Note to reader, Figure 2 while labeled prescription opiate deaths, does not reflect prescription opioids only. It reflects those deaths where toxicology reports indicated a prescription opioid. There are likely other drugs which contributed to a death as more than 70% of prescription opioid related deaths involve other drugs, up to as many as six. We assume this graphic does not correlate with Ohio PDMP data.
So from a high of 724 in 2011 to a low of 523 in 2017 this represents a 28% decrease in overdose deaths tied to the use of prescription opioids with roughly 70% of those related to other street drugs.

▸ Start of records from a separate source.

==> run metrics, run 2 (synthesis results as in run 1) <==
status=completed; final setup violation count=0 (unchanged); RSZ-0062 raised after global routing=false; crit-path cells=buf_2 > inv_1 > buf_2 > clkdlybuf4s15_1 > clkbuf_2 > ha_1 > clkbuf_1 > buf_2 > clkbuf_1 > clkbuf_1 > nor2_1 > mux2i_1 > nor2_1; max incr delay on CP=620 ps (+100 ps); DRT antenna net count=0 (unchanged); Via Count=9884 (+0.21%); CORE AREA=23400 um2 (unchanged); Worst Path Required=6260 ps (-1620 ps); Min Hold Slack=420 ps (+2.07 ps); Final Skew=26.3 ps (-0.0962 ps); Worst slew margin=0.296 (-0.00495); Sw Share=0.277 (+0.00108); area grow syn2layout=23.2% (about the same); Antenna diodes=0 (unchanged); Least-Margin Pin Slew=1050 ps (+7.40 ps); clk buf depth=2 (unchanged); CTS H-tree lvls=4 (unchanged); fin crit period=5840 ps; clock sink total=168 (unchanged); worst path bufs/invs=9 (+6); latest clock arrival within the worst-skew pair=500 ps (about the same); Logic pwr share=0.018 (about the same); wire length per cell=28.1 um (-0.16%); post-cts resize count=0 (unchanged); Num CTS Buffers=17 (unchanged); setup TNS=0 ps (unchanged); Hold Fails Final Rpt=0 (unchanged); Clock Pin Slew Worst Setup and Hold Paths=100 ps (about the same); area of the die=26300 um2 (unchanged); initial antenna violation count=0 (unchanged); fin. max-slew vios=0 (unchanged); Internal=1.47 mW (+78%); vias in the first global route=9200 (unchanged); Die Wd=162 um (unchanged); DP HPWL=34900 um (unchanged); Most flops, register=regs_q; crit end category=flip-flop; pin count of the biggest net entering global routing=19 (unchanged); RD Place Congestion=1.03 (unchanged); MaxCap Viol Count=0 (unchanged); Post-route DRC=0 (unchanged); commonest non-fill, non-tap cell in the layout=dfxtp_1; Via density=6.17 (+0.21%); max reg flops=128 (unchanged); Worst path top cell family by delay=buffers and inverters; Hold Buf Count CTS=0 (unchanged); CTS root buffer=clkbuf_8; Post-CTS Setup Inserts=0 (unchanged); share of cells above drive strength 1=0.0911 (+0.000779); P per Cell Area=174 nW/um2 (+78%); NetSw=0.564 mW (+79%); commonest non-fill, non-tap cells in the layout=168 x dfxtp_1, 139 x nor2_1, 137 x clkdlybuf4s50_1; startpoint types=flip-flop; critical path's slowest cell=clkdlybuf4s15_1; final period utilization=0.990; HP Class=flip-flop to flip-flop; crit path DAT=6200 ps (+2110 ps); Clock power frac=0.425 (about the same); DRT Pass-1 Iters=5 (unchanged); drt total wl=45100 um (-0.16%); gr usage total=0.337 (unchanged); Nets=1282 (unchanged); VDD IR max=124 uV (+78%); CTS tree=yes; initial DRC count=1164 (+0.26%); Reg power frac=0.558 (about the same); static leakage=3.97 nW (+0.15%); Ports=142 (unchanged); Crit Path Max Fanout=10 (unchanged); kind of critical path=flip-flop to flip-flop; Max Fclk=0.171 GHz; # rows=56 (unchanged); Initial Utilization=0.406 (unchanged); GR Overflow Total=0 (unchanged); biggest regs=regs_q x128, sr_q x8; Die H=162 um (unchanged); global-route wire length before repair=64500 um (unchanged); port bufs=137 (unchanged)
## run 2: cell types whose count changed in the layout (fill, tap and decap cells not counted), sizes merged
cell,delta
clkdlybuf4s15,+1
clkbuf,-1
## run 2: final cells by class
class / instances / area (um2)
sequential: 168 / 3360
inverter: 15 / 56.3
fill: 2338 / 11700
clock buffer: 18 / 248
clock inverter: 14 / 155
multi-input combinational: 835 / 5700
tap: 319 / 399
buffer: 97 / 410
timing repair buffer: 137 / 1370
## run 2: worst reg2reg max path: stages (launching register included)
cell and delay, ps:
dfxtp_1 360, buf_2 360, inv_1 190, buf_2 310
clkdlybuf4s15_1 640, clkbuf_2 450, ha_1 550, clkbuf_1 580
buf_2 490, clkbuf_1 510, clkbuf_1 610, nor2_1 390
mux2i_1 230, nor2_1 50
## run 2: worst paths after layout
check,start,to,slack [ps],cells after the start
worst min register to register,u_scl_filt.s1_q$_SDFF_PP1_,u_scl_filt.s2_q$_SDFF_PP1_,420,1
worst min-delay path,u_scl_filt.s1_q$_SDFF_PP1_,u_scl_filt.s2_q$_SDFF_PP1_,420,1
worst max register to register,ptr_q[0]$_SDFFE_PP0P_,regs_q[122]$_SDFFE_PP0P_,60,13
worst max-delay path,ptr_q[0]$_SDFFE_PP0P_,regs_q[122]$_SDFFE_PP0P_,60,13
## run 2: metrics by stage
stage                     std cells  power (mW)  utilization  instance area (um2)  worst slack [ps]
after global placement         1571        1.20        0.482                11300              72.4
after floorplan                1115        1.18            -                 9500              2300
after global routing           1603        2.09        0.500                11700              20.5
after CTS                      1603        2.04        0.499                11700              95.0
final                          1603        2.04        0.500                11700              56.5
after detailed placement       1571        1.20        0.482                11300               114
**config.mk**
```make
export PLATFORM = sky130hd
export DESIGN_NAME = hex_text_renderer
export DESIGN_NICKNAME = d
export VERILOG_FILES = /design/src/rtl/vga_text_pkg.sv /design/src/rtl/hex_font_rom.sv /design/src/rtl/hex_text_renderer.sv
export SDC_FILE = /design/constraint.sdc
export NUM_CORES = 1
export LEC_CHECK = 0
export ABC_AREA = 1
export BUFFER_PORTS_ARGS = -buffer_cell sky130_fd_sc_hd__buf_2
export CAP_MARGIN = 20
export CORE_MARGIN = 2
export CORE_UTILIZATION = 35
export CTS_CLUSTER_SIZE = 25
export DETAILED_ROUTE_END_ITERATION = 12
export MAX_ROUTING_LAYER = met4
export SYNTH_ARGS = -nofsm -noshare
export SYNTH_HDL_FRONTEND = slang
export SYNTH_SLANG_ARGS = --single-unit
```
**constraint.sdc**
```tcl
create_clock -name clock_in -period 1.85 [get_ports clock_in]
set_input_delay 0.0925 -clock clock_in [delete_from_list [all_inputs] [get_ports clock_in]]
set_output_delay 0.0925 -clock clock_in [all_outputs]
set_load 0.01 [all_outputs]
```
**src/rtl/vga_text_pkg.sv**
```systemverilog
// ---------------------------------------------------------------------------
// vga_text_pkg
// Shared constants and types for the hex text overlay:
//   - colour constants used by the renderer (12-bit {R4,G4,B4})
//   - text cell geometry (characters per cell, digits per cell, glyph size)
//   - column_t naming the three buffer columns (CPU, instruction, data)
//   - column_colour(): maps a column to its foreground colour
// ---------------------------------------------------------------------------
package vga_text_pkg;

  localparam logic [11:0] FG_CPU      = 12'h0F0;
  localparam logic [11:0] FG_INSTR    = 12'hFF0;
  localparam logic [11:0] FG_DATA     = 12'h0FF;
  localparam logic [11:0] BG          = 12'h000;
  localparam logic [11:0] GRID_COLOUR = 12'h888;

  // A cell is 4 hex digits followed by 2 blank spacing characters.
  localparam int CHARS_PER_CELL  = 6;
  localparam int DIGITS_PER_CELL = 4;
  localparam int GLYPH_SIZE      = 8;

  typedef enum logic [1:0] {
    COL_CPU   = 2'd0,
    COL_INSTR = 2'd1,
    COL_DATA  = 2'd2
  } column_t;

  function automatic logic [11:0] column_colour(input column_t col);
    case (col)
      COL_CPU:   return FG_CPU;
      COL_INSTR: return FG_INSTR;
      COL_DATA:  return FG_DATA;
      default:   return BG;
    endcase
  endfunction

endpackage

```
**src/rtl/hex_font_rom.sv**
```systemverilog
// ---------------------------------------------------------------------------
// hex_font_rom
// 16-glyph (0-F) 8x8 font with a registered read port.
// Ports:
//   clock_in   in   pixel clock
//   reset_in   in   asynchronous active-high reset (clears the output byte)
//   nibble_in  in   [3:0] glyph select
//   row_in     in   [2:0] glyph row
//   byte_out   out  [7:0] glyph row bits, bit 7 = leftmost pixel; valid one
//                   clock after nibble_in/row_in
// ---------------------------------------------------------------------------
module hex_font_rom (
  input  logic       clock_in,
  input  logic       reset_in,
  input  logic [3:0] nibble_in,
  input  logic [2:0] row_in,
  output logic [7:0] byte_out
);

  logic [63:0] glyph_s;
  logic [7:0]  byte_d;
  logic [7:0]  byte_q;

  // Glyph lookup: each glyph packs its 8 rows top row first (bits 63:56).
  always_comb begin
    glyph_s = 64'h0;
    case (nibble_in)
      4'h0:    glyph_s = 64'h3C666E7666663C00;
      4'h1:    glyph_s = 64'h1838181818187E00;
      4'h2:    glyph_s = 64'h3C66060C30607E00;
      4'h3:    glyph_s = 64'h3C66061C06663C00;
      4'h4:    glyph_s = 64'h0C1C3C6C7E0C0C00;
      4'h5:    glyph_s = 64'h7E607C0606663C00;
      4'h6:    glyph_s = 64'h3C60607C66663C00;
      4'h7:    glyph_s = 64'h7E060C1830303000;
      4'h8:    glyph_s = 64'h3C66663C66663C00;
      4'h9:    glyph_s = 64'h3C66663E060C3800;
      4'hA:    glyph_s = 64'h183C66667E666600;
      4'hB:    glyph_s = 64'h7C66667C66667C00;
      4'hC:    glyph_s = 64'h3C66606060663C00;
      4'hD:    glyph_s = 64'h786C6666666C7800;
      4'hE:    glyph_s = 64'h7E60607C60607E00;
      4'hF:    glyph_s = 64'h7E60607C60606000;
      default: glyph_s = 64'h0;
    endcase
    byte_d = glyph_s[8*(3'd7 - row_in) +: 8];
  end

  // Registered read port.
  always_ff @(posedge clock_in or posedge reset_in) begin
    if (reset_in) begin
      byte_q <= 8'h00;
    end else begin
      byte_q <= byte_d;
    end
  end

  assign byte_out = byte_q;

endmodule

```
**src/rtl/hex_text_renderer.sv**
```systemverilog
// ---------------------------------------------------------------------------
// hex_text_renderer
// Draws the 30-word auxiliary buffer (CPU[0..9], instruction window[10..19],
// data window[20..29]) as 4-digit hex words in a 3-column x ELEMENTS-row
// text window, fetching words through a synchronous read port in step with
// the VGA scan. Pixel, sync and video-on outputs share a 4-cycle latency.
//
// Optional feature: define GRID_EN to draw a grey (12'h888) frame and column
// separators inside the window; without it no grid logic is built.
//
// Ports:
//   clock_in          in   pixel clock
//   reset_in          in   asynchronous active-high reset
//   h_count_in        in   [COUNT_WIDTH-1:0] current pixel column
//   v_count_in        in   [COUNT_WIDTH-1:0] current line
//   video_on_in       in   active-video flag
//   h_sync_in         in   raw horizontal sync
//   v_sync_in         in   raw vertical sync
//   aux_data_in       in   [DATA_WIDTH-1:0] buffer read data, valid one clock
//                          after aux_raddress_out
//   aux_raddress_out  out  [AUX_ADDRESS_WIDTH-1:0] buffer read address
//   rgb_out           out  [11:0] pixel colour {R4,G4,B4}
//   h_sync_out        out  h_sync_in delayed 4 clocks
//   v_sync_out        out  v_sync_in delayed 4 clocks
//   video_on_out      out  video_on_in delayed 4 clocks
// ---------------------------------------------------------------------------
module hex_text_renderer
  import vga_text_pkg::*;
#(
  parameter int DATA_WIDTH        = 16,   // nibble selection assumes 16
  parameter int AUX_ADDRESS_WIDTH = 5,
  parameter int COUNT_WIDTH       = 10,
  parameter int ELEMENTS          = 10,
  parameter int SCALE_SHIFT       = 1,
  parameter int ORIGIN_X          = 176,
  parameter int ORIGIN_Y          = 160
) (
  input  logic                         clock_in,
  input  logic                         reset_in,
  input  logic [COUNT_WIDTH-1:0]       h_count_in,
  input  logic [COUNT_WIDTH-1:0]       v_count_in,
  input  logic                         video_on_in,
  input  logic                         h_sync_in,
  input  logic                         v_sync_in,
  input  logic [DATA_WIDTH-1:0]        aux_data_in,
  output logic [AUX_ADDRESS_WIDTH-1:0] aux_raddress_out,
  output logic [11:0]                  rgb_out,
  output logic                         h_sync_out,
  output logic                         v_sync_out,
  output logic                         video_on_out
);

  localparam int CW      = GLYPH_SIZE << SCALE_SHIFT;    // character pitch in px
  localparam int CELL_PX = CHARS_PER_CELL * CW;          // one column's width
  localparam int CX_W    = COUNT_WIDTH - 3 - SCALE_SHIFT; // char index width
  localparam int ROW_W   = $clog2(ELEMENTS);
  localparam logic [COUNT_WIDTH-1:0] X_LO  = COUNT_WIDTH'(ORIGIN_X);
  localparam logic [COUNT_WIDTH-1:0] Y_LO  = COUNT_WIDTH'(ORIGIN_Y);
  localparam logic [COUNT_WIDTH-1:0] WIN_W = COUNT_WIDTH'(3 * CELL_PX);
  localparam logic [COUNT_WIDTH-1:0] WIN_H = COUNT_WIDTH'(ELEMENTS * CW);

  // ---- E1 combinational decode ----
  logic [COUNT_WIDTH-1:0]       rel_x_s;
  logic [COUNT_WIDTH-1:0]       rel_y_s;
  logic                         in_win_s;
  logic [CX_W-1:0]              char_x_s;
  logic [CX_W-1:0]              char_base_s;
  logic [CX_W-1:0]              cell_char_s;
  logic [ROW_W-1:0]             row_s;
  column_t                      col_s;
  logic [AUX_ADDRESS_WIDTH-1:0] addr_base_s;

  // ---- pipeline registers ----
  logic [AUX_ADDRESS_WIDTH-1:0] aux_raddress_d, aux_raddress_q;
  logic                         in_win1_d, in_win1_q, in_win2_d, in_win2_q, in_win3_d, in_win3_q;
  column_t                      col1_d, col1_q, col2_d, col2_q, col3_d, col3_q;
  logic [1:0]                   digit1_d, digit1_q, digit2_d, digit2_q;
  logic                         is_digit1_d, is_digit1_q, is_digit2_d, is_digit2_q;
  logic                         is_digit3_d, is_digit3_q;
  logic [2:0]                   gx1_d, gx1_q, gx2_d, gx2_q, gx3_d, gx3_q;
  logic [2:0]                   gy1_d, gy1_q, gy2_d, gy2_q;
  logic [11:0]                  rgb_d, rgb_q;
  logic [3:0]                   hs_pipe_d, hs_pipe_q;
  logic [3:0]                   vs_pipe_d, vs_pipe_q;
  logic [3:0]                   von_pipe_d, von_pipe_q;

  logic [3:0] nibble_s;
  logic [7:0] font_byte_s;
  logic       glyph_bit_s;

`ifdef GRID_EN
  logic       grid_s;
  logic [2:0] grid_pipe_d, grid_pipe_q;
`endif

  // Scan position -> window membership, column, cell character, row and address.
  always_comb begin
    rel_x_s  = h_count_in - X_LO;
    rel_y_s  = v_count_in - Y_LO;
    // The lower-bound compares keep the wrapped (negative) offsets outside.
    in_win_s = (h_count_in >= X_LO) && (rel_x_s < WIN_W) &&
               (v_count_in >= Y_LO) && (rel_y_s < WIN_H);
    char_x_s = rel_x_s[COUNT_WIDTH-1 -: CX_W];
    row_s    = rel_y_s[3+SCALE_SHIFT +: ROW_W];
    // Column chosen by compare against the cell boundaries, no divider.
    if (char_x_s < CX_W'(CHARS_PER_CELL)) begin
      col_s       = COL_CPU;
      char_base_s = CX_W'(0);
      addr_base_s = AUX_ADDRESS_WIDTH'(0);
    end else if (char_x_s < CX_W'(2 * CHARS_PER_CELL)) begin
      col_s       = COL_INSTR;
      char_base_s = CX_W'(CHARS_PER_CELL);
      addr_base_s = AUX_ADDRESS_WIDTH'(ELEMENTS);
    end else begin
      col_s       = COL_DATA;
      char_base_s = CX_W'(2 * CHARS_PER_CELL);
      addr_base_s = AUX_ADDRESS_WIDTH'(2 * ELEMENTS);
    end
    cell_char_s = char_x_s - char_base_s;
  end

`ifdef GRID_EN
  // Frame and column separator pixels inside the window.
  always_comb begin
    grid_s = in_win_s &&
             ((rel_x_s == COUNT_WIDTH'(0)) ||
              (rel_x_s == COUNT_WIDTH'(CELL_PX)) ||
              (rel_x_s == COUNT_WIDTH'(2 * CELL_PX)) ||
              (rel_x_s == COUNT_WIDTH'(3 * CELL_PX - 1)) ||
              (rel_y_s == COUNT_WIDTH'(0)) ||
              (rel_y_s == COUNT_WIDTH'(ELEMENTS * CW - 1)));
    grid_pipe_d = {grid_pipe_q[1:0], grid_s};
  end
`endif

  // The buffer's read register acts as the E2 data stage, so the nibble is
  // picked combinationally from aux_data_in using the E2 digit index.
  always_comb begin
    case (digit2_q)
      2'd0:    nibble_s = aux_data_in[15:12];
      2'd1:    nibble_s = aux_data_in[11:8];
      2'd2:    nibble_s = aux_data_in[7:4];
      2'd3:    nibble_s = aux_data_in[3:0];
      default: nibble_s = 4'h0;
    endcase
  end

  hex_font_rom u_font (
    .clock_in  (clock_in),
    .reset_in  (reset_in),
    .nibble_in (nibble_s),
    .row_in    (gy2_q),
    .byte_out  (font_byte_s)
  );

  // Next-state for all pipeline stages and the output colour.
  always_comb begin
    // E1
    if (in_win_s) begin
      aux_raddress_d = addr_base_s + AUX_ADDRESS_WIDTH'(row_s);
    end else begin
      aux_raddress_d = {AUX_ADDRESS_WIDTH{1'b0}};
    end
    in_win1_d   = in_win_s;
    col1_d      = col_s;
    digit1_d    = cell_char_s[1:0];
    is_digit1_d = (cell_char_s < CX_W'(DIGITS_PER_CELL));
    gx1_d       = rel_x_s[SCALE_SHIFT +: 3];
    gy1_d       = rel_y_s[SCALE_SHIFT +: 3];
    // E2
    in_win2_d   = in_win1_q;
    col2_d      = col1_q;
    digit2_d    = digit1_q;
    is_digit2_d = is_digit1_q;
    gx2_d       = gx1_q;
    gy2_d       = gy1_q;
    // E3 (font byte registered inside the ROM)
    in_win3_d   = in_win2_q;
    col3_d      = col2_q;
    is_digit3_d = is_digit2_q;
    gx3_d       = gx2_q;
    // Sync and video-on delay lines
    hs_pipe_d   = {hs_pipe_q[2:0], h_sync_in};
    vs_pipe_d   = {vs_pipe_q[2:0], v_sync_in};
    von_pipe_d  = {von_pipe_q[2:0], video_on_in};
    // E4: video_on stage 2 is the flag that shifts out alongside this pixel.
    glyph_bit_s = font_byte_s[3'd7 - gx3_q];
    if (!von_pipe_q[2]) begin
      rgb_d = 12'h000;
`ifdef GRID_EN
    end else if (grid_pipe_q[2]) begin
      rgb_d = GRID_COLOUR;
`endif
    end else if (in_win3_q && is_digit3_q && glyph_bit_s) begin
      rgb_d = column_colour(col3_q);
    end else begin
      rgb_d = BG;
    end
  end

  // Pipeline registers; sync lines reset high so no false sync pulse follows reset.
  always_ff @(posedge clock_in or posedge reset_in) begin
    if (reset_in) begin
      aux_raddress_q <= {AUX_ADDRESS_WIDTH{1'b0}};
      in_win1_q      <= 1'b0;
      in_win2_q      <= 1'b0;
      in_win3_q      <= 1'b0;
      col1_q         <= COL_CPU;
      col2_q         <= COL_CPU;
      col3_q         <= COL_CPU;
      digit1_q       <= 2'd0;
      digit2_q       <= 2'd0;
      is_digit1_q    <= 1'b0;
      is_digit2_q    <= 1'b0;
      is_digit3_q    <= 1'b0;
      gx1_q          <= 3'd0;
      gx2_q          <= 3'd0;
      gx3_q          <= 3'd0;
      gy1_q          <= 3'd0;
      gy2_q          <= 3'd0;
      rgb_q          <= 12'h000;
      hs_pipe_q      <= 4'hF;
      vs_pipe_q      <= 4'hF;
      von_pipe_q     <= 4'h0;
`ifdef GRID_EN
      grid_pipe_q    <= 3'd0;
`endif
    end else begin
      aux_raddress_q <= aux_raddress_d;
      in_win1_q      <= in_win1_d;
      in_win2_q      <= in_win2_d;
      in_win3_q      <= in_win3_d;
      col1_q         <= col1_d;
      col2_q         <= col2_d;
      col3_q         <= col3_d;
      digit1_q       <= digit1_d;
      digit2_q       <= digit2_d;
      is_digit1_q    <= is_digit1_d;
      is_digit2_q    <= is_digit2_d;
      is_digit3_q    <= is_digit3_d;
      gx1_q          <= gx1_d;
      gx2_q          <= gx2_d;
      gx3_q          <= gx3_d;
      gy1_q          <= gy1_d;
      gy2_q          <= gy2_d;
      rgb_q          <= rgb_d;
      hs_pipe_q      <= hs_pipe_d;
      vs_pipe_q      <= vs_pipe_d;
      von_pipe_q     <= von_pipe_d;
`ifdef GRID_EN
      grid_pipe_q    <= grid_pipe_d;
`endif
    end
  end

  assign aux_raddress_out = aux_raddress_q;
  assign rgb_out          = rgb_q;
  assign h_sync_out       = hs_pipe_q[3];
  assign v_sync_out       = vs_pipe_q[3];
  assign video_on_out     = von_pipe_q[3];

endmodule
```
Word level (Yosys, flattened, before mapping)

Memory sizes are Yosys's and may differ from the RTL's.
Cells that the tools add are included.

Register bits after elaboration: 68
Bits in latches: 0
Memory bits (writable): 0
ROM bits: 656
Input bits: 41
Output and inout port bits: 20
Memories kept: 1

Memories:

| memory          | words | bits a word | read ports | clocked after memory_dff | wr ports | line               | RTL |
|---|---|---|---|---|---|---|---|
| (no name shown) | 16    | 41          | 1          | 0                        | 0        | hex_font_rom.sv:27 | `case (nibble_in)` |

Add/sub/neg operators: 6
Multiply operators: 0
Div/mod/pow operators: 0
Magnitude comparators: 8
Equality and inequality tests: 5
Shifts and indexed selects: 1
Multiplexer cells: 13
Bitwise gates (word level): 0
Reduce and logical (&&, ||, !) cells: 7

Operators by type and width:

| cell                                                                          | count |
|---|---|
| 64-bit by 33-bit variable part select with 8-bit output                       | 1 |
| 12-bit one-hot mux with 3 select lines                                        | 1 |
| 12-bit two-way mux                                                            | 2 |
| 10-bit by 8-bit >= comparator with 1-bit output, second input constant        | 2 |
| 10-bit by 8-bit subtractor with 10-bit output, second input constant          | 2 |
| 4-bit one-hot mux with 4 select lines                                         | 1 |
| 5-bit two-way mux                                                             | 3 |
| 6-bit by 3-bit less-than comparator with 1-bit output, second input constant  | 2 |
| 10-bit by 8-bit less-than comparator with 1-bit output, second input constant | 1 |
| 10-bit by 9-bit less-than comparator with 1-bit output, second input constant | 1 |
| 4-bit two-way mux                                                             | 2 |
| 2-bit equality test, second input constant                                    | 3 |
| 6-bit by 4-bit less-than comparator with 1-bit output, second input constant  | 1 |
| 6-bit subtractor                                                              | 1 |
| 5-bit by 4-bit adder with 5-bit output                                        | 1 |
| 1-bit logical AND                                                             | 5 |
| 2-bit by 1-bit equality test with 1-bit output, second input constant         | 2 |
| 2-bit logical NOT                                                             | 2 |
| 3-bit by 4-bit less-than comparator with 1-bit output, second input constant  | 1 |
| 2-bit two-way mux                                                             | 2 |
| 3-bit by 3-bit subtractor with 4-bit output, first input constant             | 1 |
| 1-bit binary-select mux with 3-bit select                                     | 1 |
| 3-bit subtractor, first input constant                                        | 1 |
| 1-bit two-way mux                                                             | 1 |

Logic depth before layout (Yosys ltp)

Word-level depth: 6
Gate-level depth with buffers: 16
Depth with buffers taken out: 15

By module

From an unflattened synthesis, not the netlist that was laid out.

Cell total of the unflattened synthesis: 424
Area total of the unflattened synthesis: 3,339.5 µm²

Modules (own cells, without submodules):

| module            | times used | cells an instance | area each (µm²) |
|---|---|---|---|
| hex_text_renderer | 1          | 217               | 2,217.1 |
| hex_font_rom      | 1          | 207               | 1,122.3 |

Worst setup path after synthesis

OpenSTA, ideal clock, no wires.

Path type: input -> register
From: input port h_count_in[4]
To: register is_digit1_q
Library setup time: 0.094 ns
Arrival: 2.257 ns
Path slack: -0.501 ns
Cell stages on the path: 11
Buffers on the path: 0
Cell sequence: ha_1 > xnor2_1 > inv_1 > o21ai_0 > nor2_1 > ha_1 > inv_1 > fa_1 > a21oi_1 > nand3_1 > a211oi_1

Cells in the longest elaborated chain, start to end: 6
Elaborated cells on any way between the ends: 7
Those cells by class: add/sub: 2; order compare: 3; mux: 2

RTL lines:

| item                                                    | line                     | RTL |
|---|---|---|
| start, declared                                         | hex_text_renderer.sv:40  | `input logic [COUNT_WIDTH-1:0] h_count_in,` |
| 10-bit by 8-bit subtractor with 10-bit output *         | hex_text_renderer.sv:98  | `rel_x_s = h_count_in - X_LO;` |
| 6-bit by 4-bit less-than comparator with 1-bit output   | hex_text_renderer.sv:110 | `end else if (char_x_s < CX_W'(2 * CHARS_PER_CELL)) begin` |
| 4-bit two-way mux                                       | hex_text_renderer.sv:110 |  |
| 4-bit two-way mux                                       | hex_text_renderer.sv:106 | `if (char_x_s < CX_W'(CHARS_PER_CELL)) begin` |
| 6-bit subtractor *                                      | hex_text_renderer.sv:119 | `cell_char_s = char_x_s - char_base_s;` |
| 6-bit by 3-bit less-than comparator with 1-bit output * | hex_text_renderer.sv:167 | `is_digit1_d = (cell_char_s < CX_W'(DIGITS_PER_CELL));` |
| net is_digit1_d                                         | hex_text_renderer.sv:78  | `logic is_digit1_d, is_digit1_q, is_digit2_d, is_digit2_q;` |
| end signal, assigned                                    | hex_text_renderer.sv:238 | `is_digit1_q <= is_digit1_d;` |
| end, declared                                           | hex_text_renderer.sv:78  |  |

The timed path passes the listed nets; every way through them passes the cells marked *.

Worst setup path in the final report

From: register digit2_q[1]
To: register u_font.byte_q[5], in the netlist u_font.byte_out[5]

Cells in the longest elaborated chain, start to end: 4
Elaborated cells on any way between the ends: 7
Those cells by class: eq/ne: 3; shift: 1; mux: 1; reduce/logical: 1; memory: 1

RTL lines:

| item                                                      | line                     | RTL |
|---|---|---|
| start, declared                                           | hex_text_renderer.sv:77  | `logic [1:0] digit1_d, digit1_q, digit2_d, digit2_q;` |
| start signal, assigned                                    | hex_text_renderer.sv:237 | `digit2_q <= digit2_d;` |
| 2-bit equality test, or another cell as far along         | hex_text_renderer.sv:139 | `case (digit2_q)` |
| 4-bit one-hot mux with 4 select lines *                   | hex_text_renderer.sv:139 |  |
| memory 16 x 41 bit *                                      | --                       |  |
| 64-bit by 33-bit variable part select with 8-bit output * | hex_font_rom.sv:46       | `byte_d = glyph_s[8*(3'd7 - row_in) +: 8];` |
| net u_font.byte_d[5]                                      | hex_font_rom.sv:21       | `logic [7:0] byte_d;` |
| end signal, assigned                                      | hex_font_rom.sv:54       | `byte_q <= byte_d;` |
| end, declared                                             | hex_font_rom.sv:22       | `logic [7:0] byte_q;` |

Marks and branches as above.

Now let’s compare that to illegal drugs.
As of 2017, the most current and complete data, 3,431 deaths have occured from illegal fentanyl. Essentially no impact on this figure from reducing medical access to opioids.
This next graphic looks at the relationship between fentanyl and all other opioid related deaths.
Again the data for 2018 – 2019 is incomplete, but as of 2017, opioid related deaths from fentanyl remain the greatest threat to Ohioans with 72% of deaths tied to this substance. As investigators complete their work for 2018 and 2019 Ohio will likely set new records in fentanyl related deaths.
The last opioid related category is heroin and as in the previous graphs, multiple drugs are the normal in more than 70% of overdose deaths, these are those where heroin was identified on toxicology.
Because street drugs are almost always cut with fentanyl, even when the primary cause of death is something like cocaine, a positive results for any class of opioid qualifies it for inclusion in that category of a report.
Out of 4,163 opioid related deaths in 2017, 523 included a prescription medication or 12.6% and still we don’t know how many of these are caused by prescription opioids alone. While it’s almost certain Ohio’s Department of Health has these numbers, to date they do not publish them.
The OAARS system has been costing Ohio taxpayers on average $1 billion annually to operate. In 2018 they tracked 468 million solid doses of prescribed opioids at a cost to taxpayers of $1.5 billion. That works out to be roughly 216,666 individuals with monthly scripts. Less when you include acute pain treated with a 7 day supply following a diagnostic or surgical procedure. But using the 2018 numbers as a future forecaster, that comes out to nearly $7,000 per patient per year, for a reduction in prescribed opioids on average of 5.6% per year and that’s assuming there is no bottom except zero opioids for anyone. Yet the overdose death rate from illegal opioids continues to climb with new records expected in 2018-2019.
While Ohio’s Executive report draws attention to Ohio’s efforts in curbing opioid related deaths related to the medical use of opioids, it does not count the cost in quality of life for those Ohioans who have been forced tapered or terminated from pain medications. The Federal estimate in 2000 for the cost of untreated pain was over $100 billion annually, both in lost wages and productivity. Surly by now that estimate is far greater as Government continues to punish employable Americans for a problem which is clearly rooted in a criminal element.
At the current annual cost of $7,000 per patient, a reduction of 5.6% in prescription opioid deaths seem small in the face of growing illegal opioid deaths. Naturally this begs the question of whether the State would do a better job of reducing overdose deaths with $1 billion annually, directed towards law enforcement.